Created on 13 Jun 2017 · 6Comments · Source: hashicorp/terraform-provider-aws

_This issue was originally opened by @apparentlymart as hashicorp/terraform#11451. It was migrated here as part of the provider split. The original body of the issue is below._

There's a common pattern with autoscaling groups in Terraform of having the aws_autoscaling_group resource wait until a certain number of instances are healthy in an associated ELB before considering the autoscaling group as created.

This pattern doesn't work for the new Application Load Balancer because there's an extra indirection in the form of a target group.

A naive attempt to use the usual pattern with ALB might look like this:

resource "aws_alb" "example" {
  # ...
}

resource "aws_alb_target_group" "example" {
  name = "example-${var.version_id}"
  # ...

  lifecycle {
    create_before_destroy = true
  }
}

resource "aws_autoscaling_group" "example" {
  name = "example-${var.version_id}"
  target_group_arns = ["${aws_alb_target_group.example.arn}"]
  min_elb_capacity = 2
  # ...

  lifecycle {
    create_before_destroy = true
  }
}

resource "aws_alb_listener" "example" {
  load_balancer_arn = "${aws_alb.example.arn}"
  # ...

  default_action {
    target_group_arn = "${aws_alb_target_group.example.arn}"
    type = "forward"
  }

  # Don't update target_group_arn to new target group until
  # the autoscaling group has healthy instances.
  depends_on = ["aws_autoscaling_group.example"]
}

The problem here is the non-obvious dependency cycle that causes a deadlock: the min_elb_capacity attribute on aws_autoscaling_group causes that resource to block completion until it sees instances in the ELB, but the instances can't get into the ELB until the aws_alb_listener resource is updated to include the new target group.

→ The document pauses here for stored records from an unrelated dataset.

===== src/rtl/boot_pkg.sv =====
// Shared definitions for the flash boot loader: FSM encoding, slot kinds,
// the flash READ opcode and the chip-select setup/hold lengths.
package boot_pkg;

  typedef enum logic [3:0] {
    ST_IDLE,
    ST_CS_SETUP,
    ST_CMD,
    ST_A2,
    ST_A1,
    ST_A0,
    ST_PRIME,
    ST_READ,
    ST_WRITE,
    ST_CS_HOLD,
    ST_DONE
  } boot_state_t;

  typedef enum logic {
    SLOT_SEND = 1'b0,
    SLOT_RECV = 1'b1
  } slot_kind_t;

  localparam logic [7:0] FLASH_CMD_READ = 8'h03;
  localparam int         CS_SETUP_CYC   = 2;
  localparam int         CS_HOLD_CYC    = 2;

endpackage


===== src/rtl/spi_slot_timer.sv =====
// Byte-slot timer for the SPI engine: strobe high for STROBE_CYC clocks,
// then low for GAP_CYC clocks, repeating while go is held.
module spi_slot_timer
  import boot_pkg::*;
#(
  parameter int STROBE_CYC = 18,
  parameter int GAP_CYC    = 2
) (
  input  logic       clk,
  input  logic       rst,
  input  logic       go,
  input  slot_kind_t kind,
  output logic       spi_send,
  output logic       spi_recv,
  output logic       sample_en,
  output logic       gap_first,
  output logic       slot_end
);

  localparam int SLOT_CYC = STROBE_CYC + GAP_CYC;

  logic [4:0] phase;
  logic       strobe;

  always_ff @(posedge clk) begin
    if (rst || !go) begin
      phase <= '0;
    end else if (slot_end) begin
      phase <= '0;
    end else begin
      phase <= phase + 5'd1;
    end
  end

  // The engine presents its returned byte on the first clock of a recv slot,
  // so it is taken one clock later.
  always_comb begin
    strobe    = go && (phase < 5'(STROBE_CYC));
    spi_send  = strobe && (kind == SLOT_SEND);
    spi_recv  = strobe && (kind == SLOT_RECV);
    sample_en = go && (kind == SLOT_RECV) && (phase == 5'd1);
    gap_first = go && (phase == 5'(STROBE_CYC));
    slot_end  = go && (phase == 5'(SLOT_CYC - 1));
  end

endmodule


===== src/rtl/flash_boot_loader.sv =====
// Boot-time copier: reads LENGTH bytes from SPI flash at FLASH_ADDR through
// the SPI byte engine and writes them to SRAM starting at SRAM_BASE.
//
// state     | meaning
// IDLE      | waiting for start
// CS_SETUP  | flash selected, strobes idle
// CMD       | send slot carrying the READ opcode
// A2/A1/A0  | send slots carrying the 24-bit flash address, MSB first
// PRIME     | first recv slot, returned byte is stale and dropped
// READ      | recv slot, returned byte latched into sram_data
// WRITE     | gap of the READ slot after the SRAM write strobe
// CS_HOLD   | strobes idle before deselecting the flash
// DONE      | load complete, boot may proceed
module flash_boot_loader
  import boot_pkg::*;
#(
  parameter logic [23:0] FLASH_ADDR = 24'h058000,
  parameter int          LENGTH     = 16384,
  parameter logic [20:0] SRAM_BASE  = 21'h000000,
  parameter int          STROBE_CYC = 18,
  parameter int          GAP_CYC    = 2
) (
  input  logic        clk,
  input  logic        rst,
  input  logic        start,
  output logic        busy,
  output logic        boot_done,
  output logic        flash_cs_n,
  output logic        spi_send,
  output logic        spi_recv,
  output logic [7:0]  spi_tx,
  input  logic [7:0]  spi_rx,
  output logic [20:0] sram_addr,
  output logic [7:0]  sram_data,
  output logic        sram_we_n
);

  boot_state_t state, next_state;
  logic [1:0]  cs_cnt;
  logic [15:0] byte_cnt;
  logic        go;
  slot_kind_t  kind;
  logic        sample_en, gap_first, slot_end;
  logic        start_ok;

  spi_slot_timer #(
    .STROBE_CYC (STROBE_CYC),
    .GAP_CYC    (GAP_CYC)
  ) u_slot_timer (
    .clk       (clk),
    .rst       (rst),
    .go        (go),
    .kind      (kind),
    .spi_send  (spi_send),
    .spi_recv  (spi_recv),
    .sample_en (sample_en),
    .gap_first (gap_first),
    .slot_end  (slot_end)
  );

  assign start_ok = start && ((state == ST_IDLE) || (state == ST_DONE));

  always_ff @(posedge clk) begin
    if (rst) begin
      state  <= ST_IDLE;
      cs_cnt <= 2'd0;
    end else begin
      state  <= next_state;
      cs_cnt <= (next_state != state) ? 2'd0 : cs_cnt + 2'd1;
    end
  end

  always_comb begin
    next_state = state;
    unique case (state)
      ST_IDLE, ST_DONE: if (start) next_state = ST_CS_SETUP;
      ST_CS_SETUP:      if (cs_cnt == 2'(CS_SETUP_CYC - 1)) next_state = ST_CMD;
      ST_CMD:           if (slot_end) next_state = ST_A2;
      ST_A2:            if (slot_end) next_state = ST_A1;
      ST_A1:            if (slot_end) next_state = ST_A0;
      ST_A0:            if (slot_end) next_state = ST_PRIME;
      ST_PRIME:         if (slot_end) next_state = ST_READ;
      ST_READ:          if (gap_first) next_state = ST_WRITE;
      ST_WRITE: begin
        if (slot_end) begin
          next_state = (byte_cnt == 16'(LENGTH - 1)) ? ST_CS_HOLD : ST_READ;
        end
      end
      ST_CS_HOLD:       if (cs_cnt == 2'(CS_HOLD_CYC - 1)) next_state = ST_DONE;
      default:          next_state = ST_IDLE;
    endcase
  end

  always_comb begin
    busy       = 1'b1;
    boot_done  = 1'b0;
    flash_cs_n = 1'b0;
    go         = 1'b0;
    kind       = SLOT_SEND;
    spi_tx     = 8'h00;
    unique case (state)
      ST_IDLE: begin
        busy       = 1'b0;
        flash_cs_n = 1'b1;
      end
      ST_DONE: begin
        busy       = 1'b0;
        boot_done  = 1'b1;
        flash_cs_n = 1'b1;
      end
      ST_CMD: begin
        go     = 1'b1;
        spi_tx = FLASH_CMD_READ;
      end
      ST_A2: begin
        go     = 1'b1;
        spi_tx = FLASH_ADDR[23:16];
      end
      ST_A1: begin
        go     = 1'b1;
        spi_tx = FLASH_ADDR[15:8];
      end
      ST_A0: begin
        go     = 1'b1;
        spi_tx = FLASH_ADDR[7:0];
      end
      ST_PRIME, ST_READ, ST_WRITE: begin
        go   = 1'b1;
        kind = SLOT_RECV;
      end
      ST_CS_SETUP, ST_CS_HOLD: ;
      default: begin
        busy       = 1'b0;
        flash_cs_n = 1'b1;
      end
    endcase
  end

  // Write strobe sits on the first gap clock, so address and data are already
  // settled a clock before and stay put until the slot ends.
  assign sram_we_n = !((state == ST_READ) && gap_first);

  always_ff @(posedge clk) begin
    if (rst) begin
      byte_cnt  <= 16'd0;
      sram_addr <= SRAM_BASE;
      sram_data <= 8'h00;
    end else begin
      if (start_ok) begin
        byte_cnt  <= 16'd0;
        sram_addr <= SRAM_BASE;
      end else if ((state == ST_WRITE) && slot_end) begin
        byte_cnt  <= byte_cnt + 16'd1;
        sram_addr <= sram_addr + 21'd1;
      end
      if ((state == ST_READ) && sample_en) begin
        sram_data <= spi_rx;
      end
    end
  end

endmodule


===== config.mk =====
export PLATFORM = sky130hd
export DESIGN_NAME = flash_boot_loader
export DESIGN_NICKNAME = d
export VERILOG_FILES = /design/src/rtl/boot_pkg.sv /design/src/rtl/spi_slot_timer.sv /design/src/rtl/flash_boot_loader.sv
export SDC_FILE = /design/constraint.sdc
export NUM_CORES = 1
export LEC_CHECK = 0
export CORE_UTILIZATION = 44
export DETAILED_ROUTE_END_ITERATION = 12
export PLACE_DENSITY_LB_ADDON = 0.25
export SYNTH_ARGS = -nofsm -noshare
export SYNTH_HDL_FRONTEND = slang
export SYNTH_SLANG_ARGS = --single-unit

===== constraint.sdc =====
create_clock -name clk -period 5.4 [get_ports clk]
set_clock_uncertainty 0.2 [all_clocks]
set_input_delay 1.62 -clock clk [delete_from_list [all_inputs] [get_ports clk]]
set_output_delay 1.62 -clock clk [all_outputs]
set_load 0.005 [all_outputs]

* Word level (Yosys, flattened, before mapping)
Cells that the tools add are included.
** Operators by class
- Add/sub/neg operators :: 4
- $lt $le $gt $ge :: 1
- Equal/unequal tests :: 16
- Multiplexer cells :: 18
- Bitwise logic cells :: 1
- Reduce and logical (&&, ||, !) cells :: 23
** Operators with widths (count)
- $mux 4 :: 11
- $pmux 4 s10 :: 1
- $pmux 8 s3 :: 1
- $add 21x1->21 const B :: 1
- $add 16x1->16 const B :: 1
- $eq 16x14->1 const B :: 1
- $eq 4x3->1 const B :: 4
- $eq 4x4->1 const B :: 3
- $logic_and 1x1->1 :: 11
- $eq 5x5->1 const B :: 2
- $reduce_or 9->1 :: 1
- $eq 4x2->1 const B :: 2
- $reduce_or 2->1 :: 4
- $reduce_or 7->1 :: 1
- $add 5x1->5 const B :: 1
- $eq 5x1->1 const B :: 1
- $lt 5x5->1 const B :: 1
- $mux 1 :: 5
- $eq 4x1->1 const B :: 1
- $logic_not 4->1 :: 1
- $ne 4x4->1 :: 1
- $reduce_or 3->1 :: 1
- $add 2x1->2 const B :: 1
- $eq 2x1->1 const B :: 1
- 3 further kinds :: 5
** Storage, ports and cells
- Bits in registers :: 56
- Input port bits :: 11
- Output and inout bits :: 43
- Logic and storage cells :: 69

* Logic depth before layout (Yosys ltp)
- Depth in word-level cells :: 8
- Gate-level depth with buffers :: 7
- Depth with buffers taken out :: 7

* Hierarchy
From an unflattened synthesis, not the netlist that was laid out.
** Second synthesis, totals
- Cells, all modules :: 347
- Area total of the unflattened synthesis :: 2910.3 sq um
** Modules (own cells, without submodules)
- flash_boot_loader :: times used 1, cells an instance 313, area each 2625.0 sq um, sequential area each 1021.0 sq um
- spi_slot_timer :: times used 1, cells an instance 34, area each 285.3 sq um, sequential area each 100.1 sq um

* Least setup slack after synthesis
OpenSTA, ideal clock, no wires.
- Path kind :: register to output
- Start :: reg state[2]
- End :: out flash_cs_n
- Arrival time :: 1.242 ns
- Slack :: 2.338 ns
- Stages on the path, launching flop included :: 6
- Cell sequence :: dfxtp_1 clkbuf_1 buf_1 o21ai_0 and2_1 inv_1
** On the way
- Longest elaborated chain between the ends :: 3
- Elaborated cells between the ends (all ways) :: 11
** RTL lines
- start, declared :: RTL line flash_boot_loader.sv:38 : boot_state_t state, next_state;
- start signal, assigned :: RTL line flash_boot_loader.sv:68 : state <= next_state;
- $eq 4x3->1 (tied with other cells) :: RTL line flash_boot_loader.sv:101 : unique case (state)
- $reduce_or 9->1 (no line) (*)
- $mux 1 (*) :: RTL line flash_boot_loader.sv:101
- end, declared :: RTL line flash_boot_loader.sv:28 : output logic flash_cs_n,
Every way passes the cells marked *; elsewhere a longest branch is shown, timed or not.

* Final worst setup path
- Start :: reg state[3]
- End :: out spi_recv
** On the way
- Longest elaborated chain between the ends :: 5
- Elaborated cells between the ends (all ways) :: 13
** RTL lines
- $eq 4x3->1 (tied with other cells) :: RTL line flash_boot_loader.sv:101
- $reduce_or 7->1 (no line)
- $mux 1 :: RTL line flash_boot_loader.sv:101
- $logic_and 1x1->1 :: RTL line spi_slot_timer.sv:38 : strobe = go && (phase < 5'(STROBE_CYC));
- $logic_and 1x1->1 (*) :: RTL line spi_slot_timer.sv:40 : spi_recv = strobe && (kind == SLOT_RECV);
- end, declared :: RTL line flash_boot_loader.sv:30 : output logic spi_recv,
Marked as above.

==> results.py <==
metrics = {
    "floorplan": {
        "core-area_um2": 6310,
        "rows": 29,
        "start_util_pct": 45.4,
        "num_io_pins": 54,
        "die_x_um": 82.7,
        "die_area_um2": 6840,
        "die_height_um": 82.7,
    },
    "critical_path": {
        "crit_chain": "or4b_1 > a21oi_1 > clkdlybuf4s50_1",
        "critPathLaunchType": "flop",
        "cp_slowest_stage_delay_ps": 770,
        "worstSetupPathType": "flop to primary output",
        "cp.required_ps": 3580,
        "end_kind": "primary output",
        "worstPathMaxFanout": 23,
        "arrival_ps": 2520,
        "crit_slowest_cell": "dfxtp_1",
    },
    "clock_tree": {
        "cts-root-buf": "clkbuf_8",
        "cts_buffer_depth": 2,
        "cts_setup_buffers": 0,
        "holdBufCountCts": 0,
        "path_clk_slew_ps": 90,
        "cts_buffers": 5,
        "clk_latency_ps": 300,
        "clkSinkCount": 56,
        "cts_tree": "built",
        "cts_max_level": 2,
        "cts-resized-gates": 0,
    },
    "routing": {
        "drtIter0Drc": 102,
        "routed_wirelength_um": 5840,
        "antenna_left": 0,
        "routedWlPerCell_um": 12.7,
        "firstDrtPassIters": 4,
        "viasPerCell": 5.37,
        "drcViolationCount": 0,
        "vias": 2467,
    },
    "final_layout": {
        "final_common_cell": "nor2_1",
        "multiInputGateArea_um2": 1630,
        "drive_above_1_share_pct": 4.71,
        "antennaDiodeCount": 0,
        "seqCellArea_um2": 1120,
        "fill_cells": 625,
        "layout_common_cells": "65 x nor2_1, 56 x dfxtp_1, 49 x clkdlybuf4s50_1",
        "nets": 398,
        "area_delta_synth_final_pct": 20.7,
    },
    "placement": {
        "portBuffers": 49,
        "finalWeightedCongestion": 0.831,
        "dp.final_hpwl_um": 4160,
    },
    "yosys": {
        "synth_top_cell_by_area": "dfxtp_1",
        "synthMuxAreaShare_pct": 3.54,
        "ys_seq_area_share_pct": 39.1,
        "synth_edf_count": 0,
        "synth_adder_area_share_pct": 2.62,
        "synth_top_family_by_area": "simple AND/OR/NAND/NOR gates",
        "yosys.area.top_type_share_pct": 39.1,
        "yosys.area_share.simple_pct": 31.4,
        "syn_area_per_cell_um2": 8.36,
        "synthDistinctLibCells": 54,
        "synthCells": 343,
        "synth_xor_area_share_pct": 11.3,
        "synth.area.top_cells": "dfxtp_1 39%, nor2_1 8.5%, xor2_1 7.3%",
        "ys_warn_count": 0,
        "ys_seq_elements": 56,
        "async_flop_share_pct": 0,
        "synth_compound_area_share_pct": 7.42,
        "syn_area_um2": 2870,
        "synth_ff_type": "dfxtp_1",
    },
    "sta": {
        "relSlewSlack_pct": 43.2,
        "fmaxAchievable_ghz": 0.231,
        "setup_tns_ps": 0,
        "fin_crit_ps": 4340,
        "finalHoldViolCount": 0,
        "slew_viol_final": 0,
        "timing.final.crit_share_pct": 80.3,
        "tightest_slew_ps": 847,
        "final-setup-viol-count": 0,
        "rsz0062_at_grt": "no",
    },
    "global_routing": {
        "track_usage_pct": 18.0,
        "grt_pass1_wl_um": 9620,
        "grt_max_degree": 39,
        "first_global_vias": 2129,
        "grt.overflow.total": 0,
        "antenna_found_initial": 0,
    },
    "power": {
        "power.density_nw_per_um2": 209,
        "max-vdd-ir-drop_v": 0.000104,
        "p_leak_nw": 1.13,
        "finalPower_mw": 0.722,
    },
    "run": {
        "cap_viol_max_count": 0,
    },
    "run_status": {
        "status": "complete, no violations",
    },
    "min_path": {
        "holdCritPathClass": "flop to flop",
    },
}
## Yosys cell counts (all sizes together) (2+ instances only)
| cell type | number |
|---|---|
| or2 | 2 |
| nor3b | 3 |
| or4 | 2 |
| mux2i | 9 |
| buf | 9 |
| nor3 | 15 |
| and3 | 4 |
| nor2 | 65 |
| nand2 | 20 |
| nor4bb | 2 |
| nand4 | 17 |
| o21ai | 9 |
| o31a | 2 |
| ha | 6 |
| a21oi | 8 |
| clkbuf | 12 |
| or4b | 2 |
| xor2 | 24 |
| nand3 | 13 |
| or3b | 2 |
| xnor2 | 13 |
| nand2b | 2 |
| nand3b | 2 |
| dfxtp | 56 |
| nor2b | 4 |
| or3 | 4 |
| nand4b | 2 |
| inv | 8 |
| nor4 | 5 |
| o21a | 4 |
## sequential cells by signal (all words and copies together) (netlist names)
name                flops
byte_cnt               16
cs_cnt                  2
sram_addr              21
sram_data               8
state                   4
u_slot_timer.phase      5
## layout make-up
cell class	count	share of cell area [%]
clock buffer	7	2.49
clock inverter	1	0.217
inverter	8	0.868
multi-input combinational	261	47.1
sequential	56	32.4
tap	77	2.78
timing repair buffer	49	14.2
## cells by family after synthesis
| group | count (synthesis) |
|---|---|
| adders and majority gates | 6 |
| AOI/OAI and AO/OA | 33 |
| muxes | 10 |
| and+or+nand+nor | 171 |
| DFF | 56 |
| xor gates and xnor gates | 37 |
| buffers and inverters | 29 |
| other | 1 |
## worst max-delay path, delay by kind of cell, from the launching register on
family / cells / cell delay [ps]
flops: 1 / 770
simple gates: 1 / 680
buf+inv: 1 / 530
compound gates: 1 / 220
## per-layer routing
layer	global-route usage (%)	wire length [um]	vias up	part of all wire, %
li1	-	-	1258	-
met1	22.5	2780	1130	48
met2	30.6	2710	71	46
met3	3.85	267	8	4.6
met4	5.69	77	0	1.3
met5	0	0	-	0
## where the power goes
group | leakage, nW | internal [mW] | switching (mW)
clock | 0.0445 | 0.104 | 0.129
combinational | 0.638 | 0.0313 | 0.0309
sequential | 0.451 | 0.417 | 0.00931
total | 1.13 | 0.553 | 0.169
## final timing paths
kind / slack [ps] / from / cells past startpoint / end
worst max register to register: 2460 / state[3]$_SDFF_PP0_ / 4 / sram_addr[18]$_SDFFE_PP0P_
worst min-delay path: 240 / cs_cnt[0]$_SDFF_PP0_ / 1 / cs_cnt[0]$_SDFF_PP0_
worst max-delay path: 1060 / state[3]$_SDFF_PP0_ / 3 / spi_recv
worst min register to register: 240 / cs_cnt[0]$_SDFF_PP0_ / 1 / cs_cnt[0]$_SDFF_PP0_
## metrics by stage
stage	cell area (um2)	utilization, %	setup WS (ps)	cells	hold WS, ps
final	3460	54.8	1060	459	240
after global routing	3460	54.8	925	459	268
after global placement	3370	53.3	1460	451	220
after CTS	3460	54.8	1060	459	240
after detailed placement	3370	53.3	1410	451	223
after floorplan	2880	-	2340	346	207
Note: power is estimated with default switching activity, not from simulation.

The DescribeTargetHealth operation allows us to ask for the healthcheck status of the members of a target group without first attaching the target group to an ALB.

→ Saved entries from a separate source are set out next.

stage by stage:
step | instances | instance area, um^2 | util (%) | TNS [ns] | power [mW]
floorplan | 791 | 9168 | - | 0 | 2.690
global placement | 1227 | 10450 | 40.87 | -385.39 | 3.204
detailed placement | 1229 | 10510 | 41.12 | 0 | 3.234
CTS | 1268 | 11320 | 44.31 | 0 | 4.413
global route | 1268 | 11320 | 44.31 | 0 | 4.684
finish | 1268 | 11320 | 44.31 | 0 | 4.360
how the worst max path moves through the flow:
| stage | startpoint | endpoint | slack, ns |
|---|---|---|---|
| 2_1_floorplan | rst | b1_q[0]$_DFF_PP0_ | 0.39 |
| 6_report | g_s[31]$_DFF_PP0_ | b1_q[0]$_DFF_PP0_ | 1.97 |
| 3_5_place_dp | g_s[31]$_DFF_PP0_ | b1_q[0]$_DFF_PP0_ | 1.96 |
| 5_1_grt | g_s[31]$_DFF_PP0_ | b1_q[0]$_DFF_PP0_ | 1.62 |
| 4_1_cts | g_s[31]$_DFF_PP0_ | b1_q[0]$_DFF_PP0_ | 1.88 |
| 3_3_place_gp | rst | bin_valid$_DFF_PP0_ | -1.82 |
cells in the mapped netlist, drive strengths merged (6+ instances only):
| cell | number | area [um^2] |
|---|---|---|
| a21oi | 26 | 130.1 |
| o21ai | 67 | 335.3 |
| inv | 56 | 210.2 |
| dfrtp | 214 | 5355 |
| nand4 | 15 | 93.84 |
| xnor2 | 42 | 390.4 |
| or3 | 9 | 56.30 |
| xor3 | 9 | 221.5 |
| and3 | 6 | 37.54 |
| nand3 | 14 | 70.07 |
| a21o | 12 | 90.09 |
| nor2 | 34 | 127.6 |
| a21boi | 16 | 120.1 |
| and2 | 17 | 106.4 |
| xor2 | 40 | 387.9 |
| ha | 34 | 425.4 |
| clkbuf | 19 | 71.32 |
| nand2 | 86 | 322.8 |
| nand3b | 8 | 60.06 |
### src/rtl/power_sync_pkg.sv
// Shared constants and helpers for the phase-interleaved sync generator.
// Optional spread-spectrum dithering is enabled by defining SYNC_SPREAD_EN.
package power_sync_pkg;

  localparam int         MIN_HALF  = 1;
  localparam logic [7:0] LFSR_POLY = 8'hB8;
  localparam logic [7:0] LFSR_SEED = 8'h01;

  // Channel k starts k/N_CH of the way through a period of p cycles.
  function automatic logic [31:0] phase_off(input int k, input logic [31:0] p, input int n_ch);
    logic [31:0] prod;
    prod = 32'(k) * p;
    return prod >> $clog2(n_ch);
  endfunction

  // One step of the right-shifting Galois LFSR for x^8+x^6+x^5+x^4+1.
  function automatic logic [7:0] lfsr_step(input logic [7:0] s);
    logic [7:0] shifted;
    shifted = {1'b0, s[7:1]};
    return s[0] ? (shifted ^ LFSR_POLY) : shifted;
  endfunction

endpackage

Terraform could detect that target_group_arns is set on the aws_autoscaling_group resource and prefer to use the ALB DescribeTargetHealth operation instead of the ELB status operation, which would then allow the subsequent aws_alb_listener update to complete only once the target group has become healthy enough to satisfy the constraint.

It seems that we could do this without changing the configuration schema at all, because wait_for_elb_capacity can just be treated as the minimum value of (number of healthy classic ELB instances + number of distinct healthy instances across all ALB target groups), without the user needing to think about whether it's a classic ELB or an ALB that's providing the capacity.

enhancement servicelbv2

Source

hashibot

👍8

Most helpful comment

@pdedmon You have no idea how long I was fighting these weird 504s between deployments! Removing the autoscaling_attachment and recreating the ASG did the trick for good. 200 OKs only from now on! 💯

minac on 7 Mar 2018

👍5 🎉1

All 6 comments

Slight issue...the DescribeTargetHealth operation shows a status of unused until the target group is attached to an ALB.

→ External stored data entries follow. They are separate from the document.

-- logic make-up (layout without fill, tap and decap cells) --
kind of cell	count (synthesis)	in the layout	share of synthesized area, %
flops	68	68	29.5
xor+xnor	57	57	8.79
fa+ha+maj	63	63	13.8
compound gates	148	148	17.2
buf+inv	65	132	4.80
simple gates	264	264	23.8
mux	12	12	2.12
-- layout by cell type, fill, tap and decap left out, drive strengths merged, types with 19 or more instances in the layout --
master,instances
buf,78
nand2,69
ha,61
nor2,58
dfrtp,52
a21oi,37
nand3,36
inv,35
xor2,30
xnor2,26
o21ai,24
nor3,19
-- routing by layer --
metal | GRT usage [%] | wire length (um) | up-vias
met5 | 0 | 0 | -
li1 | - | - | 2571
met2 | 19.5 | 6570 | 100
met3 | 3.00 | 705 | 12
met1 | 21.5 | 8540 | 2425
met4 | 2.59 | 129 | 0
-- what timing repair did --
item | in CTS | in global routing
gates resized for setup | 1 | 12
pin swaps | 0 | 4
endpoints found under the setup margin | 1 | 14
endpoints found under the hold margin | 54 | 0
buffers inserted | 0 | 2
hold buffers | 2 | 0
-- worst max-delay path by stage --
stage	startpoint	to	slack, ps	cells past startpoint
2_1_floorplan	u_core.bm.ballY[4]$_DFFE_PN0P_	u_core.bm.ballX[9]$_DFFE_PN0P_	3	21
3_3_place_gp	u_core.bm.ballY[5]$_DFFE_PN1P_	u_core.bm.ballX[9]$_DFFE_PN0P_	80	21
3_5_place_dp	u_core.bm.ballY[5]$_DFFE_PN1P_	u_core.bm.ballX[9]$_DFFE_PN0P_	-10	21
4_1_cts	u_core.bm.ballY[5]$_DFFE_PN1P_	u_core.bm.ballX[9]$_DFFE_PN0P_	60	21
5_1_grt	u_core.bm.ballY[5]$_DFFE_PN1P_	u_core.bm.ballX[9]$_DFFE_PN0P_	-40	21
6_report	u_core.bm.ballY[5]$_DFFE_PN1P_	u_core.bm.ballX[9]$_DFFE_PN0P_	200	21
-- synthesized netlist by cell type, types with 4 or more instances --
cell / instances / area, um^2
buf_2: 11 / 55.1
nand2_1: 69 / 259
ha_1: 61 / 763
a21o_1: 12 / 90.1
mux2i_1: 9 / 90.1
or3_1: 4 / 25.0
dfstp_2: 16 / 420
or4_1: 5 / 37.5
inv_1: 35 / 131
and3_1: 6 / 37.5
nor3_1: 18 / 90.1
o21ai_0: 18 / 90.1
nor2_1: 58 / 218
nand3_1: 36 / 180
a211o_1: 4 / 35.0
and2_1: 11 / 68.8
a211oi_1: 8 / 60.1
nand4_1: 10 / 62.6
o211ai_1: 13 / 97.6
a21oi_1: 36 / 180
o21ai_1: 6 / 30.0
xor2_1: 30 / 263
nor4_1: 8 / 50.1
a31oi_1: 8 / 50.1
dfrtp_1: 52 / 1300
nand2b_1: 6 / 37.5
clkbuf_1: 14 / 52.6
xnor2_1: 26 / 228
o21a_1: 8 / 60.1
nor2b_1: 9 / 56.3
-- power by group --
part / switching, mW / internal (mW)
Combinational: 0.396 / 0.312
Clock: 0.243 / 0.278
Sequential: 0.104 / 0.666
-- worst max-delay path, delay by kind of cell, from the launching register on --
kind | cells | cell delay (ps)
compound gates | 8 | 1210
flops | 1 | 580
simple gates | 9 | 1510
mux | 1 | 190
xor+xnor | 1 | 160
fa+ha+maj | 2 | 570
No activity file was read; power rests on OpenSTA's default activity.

As a potential workaround, the new target group could be attached using a rule for a host or path that is unexpected to be triggered--then, once the minimum expected healthy count is confirmed, it could replace the default rule.

matt-deboer on 15 Oct 2017

does this mean that this fix was not working? https://github.com/hashicorp/terraform/pull/10243

salvianreynaldi on 30 Nov 2017

@salvianreynaldi I can say for sure that "wait_for_elb_capacity" doesn't work for me.

jcomeaux on 11 Dec 2017

@salvianreynaldi @jcomeaux - That fix works fine for me, but only if I use the target_group_arns attribute on the autoscaling_group resource, rather than using an autoscaling_attachment resource, which results in a short period of downtime.